Exercise description
The response must consist of the lines below from the one with "5 | 0.397 |" through the one with "7520 | 0.00315 |", exactly as they appear and with both ends kept.
=======
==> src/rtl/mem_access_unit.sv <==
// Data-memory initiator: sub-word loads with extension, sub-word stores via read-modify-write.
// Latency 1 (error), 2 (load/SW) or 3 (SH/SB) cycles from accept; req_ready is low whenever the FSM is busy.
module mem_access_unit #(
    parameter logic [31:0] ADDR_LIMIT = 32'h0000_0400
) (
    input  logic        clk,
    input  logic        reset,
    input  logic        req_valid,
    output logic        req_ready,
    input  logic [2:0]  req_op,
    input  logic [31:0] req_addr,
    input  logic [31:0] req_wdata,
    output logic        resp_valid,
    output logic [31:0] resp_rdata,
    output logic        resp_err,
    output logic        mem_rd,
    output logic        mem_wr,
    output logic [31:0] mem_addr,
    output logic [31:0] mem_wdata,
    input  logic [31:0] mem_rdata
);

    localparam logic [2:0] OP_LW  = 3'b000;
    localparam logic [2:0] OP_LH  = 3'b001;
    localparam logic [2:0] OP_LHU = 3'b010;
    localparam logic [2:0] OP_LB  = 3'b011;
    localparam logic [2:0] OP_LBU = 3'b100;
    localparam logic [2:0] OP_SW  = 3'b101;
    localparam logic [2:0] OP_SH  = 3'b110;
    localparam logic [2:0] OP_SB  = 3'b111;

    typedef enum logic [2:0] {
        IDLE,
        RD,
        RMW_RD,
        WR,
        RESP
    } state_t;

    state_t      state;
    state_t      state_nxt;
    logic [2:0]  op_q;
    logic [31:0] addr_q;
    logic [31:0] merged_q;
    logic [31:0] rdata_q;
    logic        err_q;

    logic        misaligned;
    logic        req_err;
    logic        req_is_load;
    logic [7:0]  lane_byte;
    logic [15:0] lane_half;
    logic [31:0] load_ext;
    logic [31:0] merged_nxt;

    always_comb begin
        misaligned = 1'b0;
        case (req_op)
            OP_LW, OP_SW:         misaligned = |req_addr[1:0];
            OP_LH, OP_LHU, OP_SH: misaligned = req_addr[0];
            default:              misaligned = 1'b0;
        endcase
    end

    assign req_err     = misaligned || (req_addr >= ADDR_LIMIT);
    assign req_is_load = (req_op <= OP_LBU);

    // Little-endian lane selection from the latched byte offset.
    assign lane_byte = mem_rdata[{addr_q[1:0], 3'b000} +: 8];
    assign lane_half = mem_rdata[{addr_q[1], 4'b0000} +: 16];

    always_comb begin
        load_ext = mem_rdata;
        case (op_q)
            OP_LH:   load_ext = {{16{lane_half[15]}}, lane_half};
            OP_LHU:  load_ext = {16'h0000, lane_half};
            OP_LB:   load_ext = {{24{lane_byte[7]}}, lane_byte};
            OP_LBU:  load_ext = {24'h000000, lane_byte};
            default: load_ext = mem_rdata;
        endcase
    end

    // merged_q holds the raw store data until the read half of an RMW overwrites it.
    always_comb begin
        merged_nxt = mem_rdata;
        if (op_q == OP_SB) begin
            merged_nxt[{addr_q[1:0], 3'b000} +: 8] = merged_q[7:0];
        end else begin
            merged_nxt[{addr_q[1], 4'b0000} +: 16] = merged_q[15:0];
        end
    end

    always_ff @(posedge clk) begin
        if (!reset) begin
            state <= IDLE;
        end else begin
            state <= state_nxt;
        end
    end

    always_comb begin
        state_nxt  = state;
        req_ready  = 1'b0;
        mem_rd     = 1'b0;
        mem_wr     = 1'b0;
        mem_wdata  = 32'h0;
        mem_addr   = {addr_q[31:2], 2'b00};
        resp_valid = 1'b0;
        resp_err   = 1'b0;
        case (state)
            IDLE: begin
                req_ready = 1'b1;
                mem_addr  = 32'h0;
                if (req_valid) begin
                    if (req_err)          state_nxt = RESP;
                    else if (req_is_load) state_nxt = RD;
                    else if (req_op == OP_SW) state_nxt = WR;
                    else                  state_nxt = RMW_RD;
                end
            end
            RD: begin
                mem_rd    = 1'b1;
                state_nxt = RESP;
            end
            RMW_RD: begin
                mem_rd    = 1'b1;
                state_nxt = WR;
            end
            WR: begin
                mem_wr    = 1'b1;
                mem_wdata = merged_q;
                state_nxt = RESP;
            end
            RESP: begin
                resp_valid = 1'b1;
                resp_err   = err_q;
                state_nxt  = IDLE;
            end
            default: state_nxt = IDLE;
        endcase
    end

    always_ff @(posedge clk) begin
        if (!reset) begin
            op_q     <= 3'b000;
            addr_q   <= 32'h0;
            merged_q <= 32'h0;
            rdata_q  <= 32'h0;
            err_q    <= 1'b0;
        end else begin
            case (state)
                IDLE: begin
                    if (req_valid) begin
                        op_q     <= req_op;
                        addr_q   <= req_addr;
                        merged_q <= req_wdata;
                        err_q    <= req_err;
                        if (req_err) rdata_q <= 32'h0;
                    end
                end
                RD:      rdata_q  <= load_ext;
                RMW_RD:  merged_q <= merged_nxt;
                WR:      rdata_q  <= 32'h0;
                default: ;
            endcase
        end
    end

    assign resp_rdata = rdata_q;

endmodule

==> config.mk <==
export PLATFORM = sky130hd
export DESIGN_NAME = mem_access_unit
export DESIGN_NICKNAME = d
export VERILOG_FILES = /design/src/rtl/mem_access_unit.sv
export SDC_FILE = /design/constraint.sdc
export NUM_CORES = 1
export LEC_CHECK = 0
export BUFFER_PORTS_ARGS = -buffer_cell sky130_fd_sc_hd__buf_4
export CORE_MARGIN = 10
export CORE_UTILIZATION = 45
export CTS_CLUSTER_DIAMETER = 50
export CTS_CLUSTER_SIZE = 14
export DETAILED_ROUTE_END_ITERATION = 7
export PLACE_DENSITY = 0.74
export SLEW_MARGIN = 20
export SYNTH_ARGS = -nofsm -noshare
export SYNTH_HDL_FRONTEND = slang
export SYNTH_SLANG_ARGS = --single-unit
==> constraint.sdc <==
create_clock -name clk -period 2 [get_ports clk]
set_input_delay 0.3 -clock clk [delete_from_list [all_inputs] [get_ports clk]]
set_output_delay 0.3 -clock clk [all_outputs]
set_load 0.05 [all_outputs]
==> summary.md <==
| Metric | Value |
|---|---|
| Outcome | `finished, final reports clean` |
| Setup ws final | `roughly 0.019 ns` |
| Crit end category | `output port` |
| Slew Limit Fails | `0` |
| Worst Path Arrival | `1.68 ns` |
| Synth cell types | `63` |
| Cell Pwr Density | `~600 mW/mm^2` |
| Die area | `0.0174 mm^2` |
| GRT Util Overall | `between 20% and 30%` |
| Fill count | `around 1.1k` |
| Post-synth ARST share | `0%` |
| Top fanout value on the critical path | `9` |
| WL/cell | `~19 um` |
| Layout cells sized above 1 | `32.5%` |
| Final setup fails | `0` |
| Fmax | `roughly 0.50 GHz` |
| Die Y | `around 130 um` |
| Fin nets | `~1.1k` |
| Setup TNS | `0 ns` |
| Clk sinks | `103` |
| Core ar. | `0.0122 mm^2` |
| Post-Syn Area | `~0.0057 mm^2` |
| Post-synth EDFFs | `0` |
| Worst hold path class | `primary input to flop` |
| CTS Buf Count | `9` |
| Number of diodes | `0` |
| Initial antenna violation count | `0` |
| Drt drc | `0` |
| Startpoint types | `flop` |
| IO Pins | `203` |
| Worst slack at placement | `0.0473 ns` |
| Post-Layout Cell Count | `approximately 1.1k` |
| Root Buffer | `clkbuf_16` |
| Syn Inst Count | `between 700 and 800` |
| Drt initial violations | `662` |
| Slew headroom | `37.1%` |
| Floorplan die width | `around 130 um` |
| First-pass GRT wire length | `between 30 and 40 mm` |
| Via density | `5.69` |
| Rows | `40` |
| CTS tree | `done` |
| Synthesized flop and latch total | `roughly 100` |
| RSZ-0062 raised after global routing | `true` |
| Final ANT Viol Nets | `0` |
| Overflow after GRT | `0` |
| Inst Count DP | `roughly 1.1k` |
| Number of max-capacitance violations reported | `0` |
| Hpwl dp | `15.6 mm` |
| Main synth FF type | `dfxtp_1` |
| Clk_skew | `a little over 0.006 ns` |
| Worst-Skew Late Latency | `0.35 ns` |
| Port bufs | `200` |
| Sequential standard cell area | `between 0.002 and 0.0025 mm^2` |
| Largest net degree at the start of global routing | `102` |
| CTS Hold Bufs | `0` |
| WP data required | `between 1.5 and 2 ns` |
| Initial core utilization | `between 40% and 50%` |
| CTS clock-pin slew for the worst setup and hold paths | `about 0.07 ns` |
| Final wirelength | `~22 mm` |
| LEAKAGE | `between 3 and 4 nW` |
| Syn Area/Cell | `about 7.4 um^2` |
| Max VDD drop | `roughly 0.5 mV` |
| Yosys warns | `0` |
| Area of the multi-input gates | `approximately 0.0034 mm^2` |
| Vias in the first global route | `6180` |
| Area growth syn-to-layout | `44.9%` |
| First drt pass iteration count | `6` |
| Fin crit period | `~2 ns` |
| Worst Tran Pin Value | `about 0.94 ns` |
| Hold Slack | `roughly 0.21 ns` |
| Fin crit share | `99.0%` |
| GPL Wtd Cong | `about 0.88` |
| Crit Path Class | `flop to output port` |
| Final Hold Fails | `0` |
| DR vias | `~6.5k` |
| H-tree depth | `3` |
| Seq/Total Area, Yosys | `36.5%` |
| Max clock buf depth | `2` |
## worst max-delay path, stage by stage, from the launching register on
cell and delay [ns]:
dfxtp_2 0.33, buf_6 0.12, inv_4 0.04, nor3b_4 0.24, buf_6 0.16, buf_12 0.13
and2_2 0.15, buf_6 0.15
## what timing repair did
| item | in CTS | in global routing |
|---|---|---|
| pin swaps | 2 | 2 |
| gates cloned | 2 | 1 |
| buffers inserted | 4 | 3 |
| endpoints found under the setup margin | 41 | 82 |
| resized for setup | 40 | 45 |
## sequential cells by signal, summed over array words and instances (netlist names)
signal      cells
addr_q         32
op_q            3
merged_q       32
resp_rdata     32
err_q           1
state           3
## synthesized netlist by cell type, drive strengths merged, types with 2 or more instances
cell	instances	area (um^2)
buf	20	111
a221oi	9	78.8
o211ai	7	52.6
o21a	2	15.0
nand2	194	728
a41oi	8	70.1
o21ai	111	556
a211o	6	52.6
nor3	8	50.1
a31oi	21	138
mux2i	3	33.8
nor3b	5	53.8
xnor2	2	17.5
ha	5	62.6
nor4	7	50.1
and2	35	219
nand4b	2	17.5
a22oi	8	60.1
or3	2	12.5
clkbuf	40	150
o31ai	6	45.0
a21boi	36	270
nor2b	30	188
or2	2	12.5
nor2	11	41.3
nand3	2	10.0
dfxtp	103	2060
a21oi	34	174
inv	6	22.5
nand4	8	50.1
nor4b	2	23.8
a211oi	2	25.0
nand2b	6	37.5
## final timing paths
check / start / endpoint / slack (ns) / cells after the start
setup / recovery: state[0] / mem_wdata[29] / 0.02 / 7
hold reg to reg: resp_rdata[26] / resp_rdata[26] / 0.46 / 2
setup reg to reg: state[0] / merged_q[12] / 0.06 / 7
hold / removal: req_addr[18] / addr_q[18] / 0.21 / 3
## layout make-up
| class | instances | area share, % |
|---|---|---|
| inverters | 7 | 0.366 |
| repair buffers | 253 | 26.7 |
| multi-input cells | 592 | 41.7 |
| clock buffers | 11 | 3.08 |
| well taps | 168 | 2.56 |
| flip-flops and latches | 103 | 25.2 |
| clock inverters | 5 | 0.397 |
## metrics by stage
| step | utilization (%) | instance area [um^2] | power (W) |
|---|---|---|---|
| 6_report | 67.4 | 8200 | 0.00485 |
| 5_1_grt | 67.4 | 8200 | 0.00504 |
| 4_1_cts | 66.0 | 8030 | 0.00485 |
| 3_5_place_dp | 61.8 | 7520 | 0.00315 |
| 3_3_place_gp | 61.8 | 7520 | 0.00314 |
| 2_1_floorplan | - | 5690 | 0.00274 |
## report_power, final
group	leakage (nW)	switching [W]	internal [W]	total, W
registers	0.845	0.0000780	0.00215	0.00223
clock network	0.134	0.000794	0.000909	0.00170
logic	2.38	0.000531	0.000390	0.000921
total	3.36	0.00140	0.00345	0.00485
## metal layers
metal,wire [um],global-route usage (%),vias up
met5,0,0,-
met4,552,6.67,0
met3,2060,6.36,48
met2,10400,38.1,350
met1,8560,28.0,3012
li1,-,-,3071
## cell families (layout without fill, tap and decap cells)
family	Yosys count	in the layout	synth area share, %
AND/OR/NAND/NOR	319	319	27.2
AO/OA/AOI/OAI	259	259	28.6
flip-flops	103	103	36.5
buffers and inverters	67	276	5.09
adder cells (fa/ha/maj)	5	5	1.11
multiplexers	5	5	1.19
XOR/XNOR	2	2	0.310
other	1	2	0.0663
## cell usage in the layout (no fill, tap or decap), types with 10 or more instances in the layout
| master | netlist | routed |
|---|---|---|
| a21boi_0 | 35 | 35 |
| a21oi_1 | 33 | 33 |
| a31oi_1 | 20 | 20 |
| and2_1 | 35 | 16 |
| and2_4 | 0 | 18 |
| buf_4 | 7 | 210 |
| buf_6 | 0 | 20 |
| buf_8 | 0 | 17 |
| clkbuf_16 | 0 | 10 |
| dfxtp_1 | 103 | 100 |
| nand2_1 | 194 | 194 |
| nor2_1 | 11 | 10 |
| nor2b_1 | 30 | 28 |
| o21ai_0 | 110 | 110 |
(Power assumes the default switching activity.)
=======
Solution to the problem
| clock inverters | 5 | 0.397 |
## metrics by stage
| step | utilization (%) | instance area [um^2] | power (W) |
|---|---|---|---|
| 6_report | 67.4 | 8200 | 0.00485 |
| 5_1_grt | 67.4 | 8200 | 0.00504 |
| 4_1_cts | 66.0 | 8030 | 0.00485 |
| 3_5_place_dp | 61.8 | 7520 | 0.00315 |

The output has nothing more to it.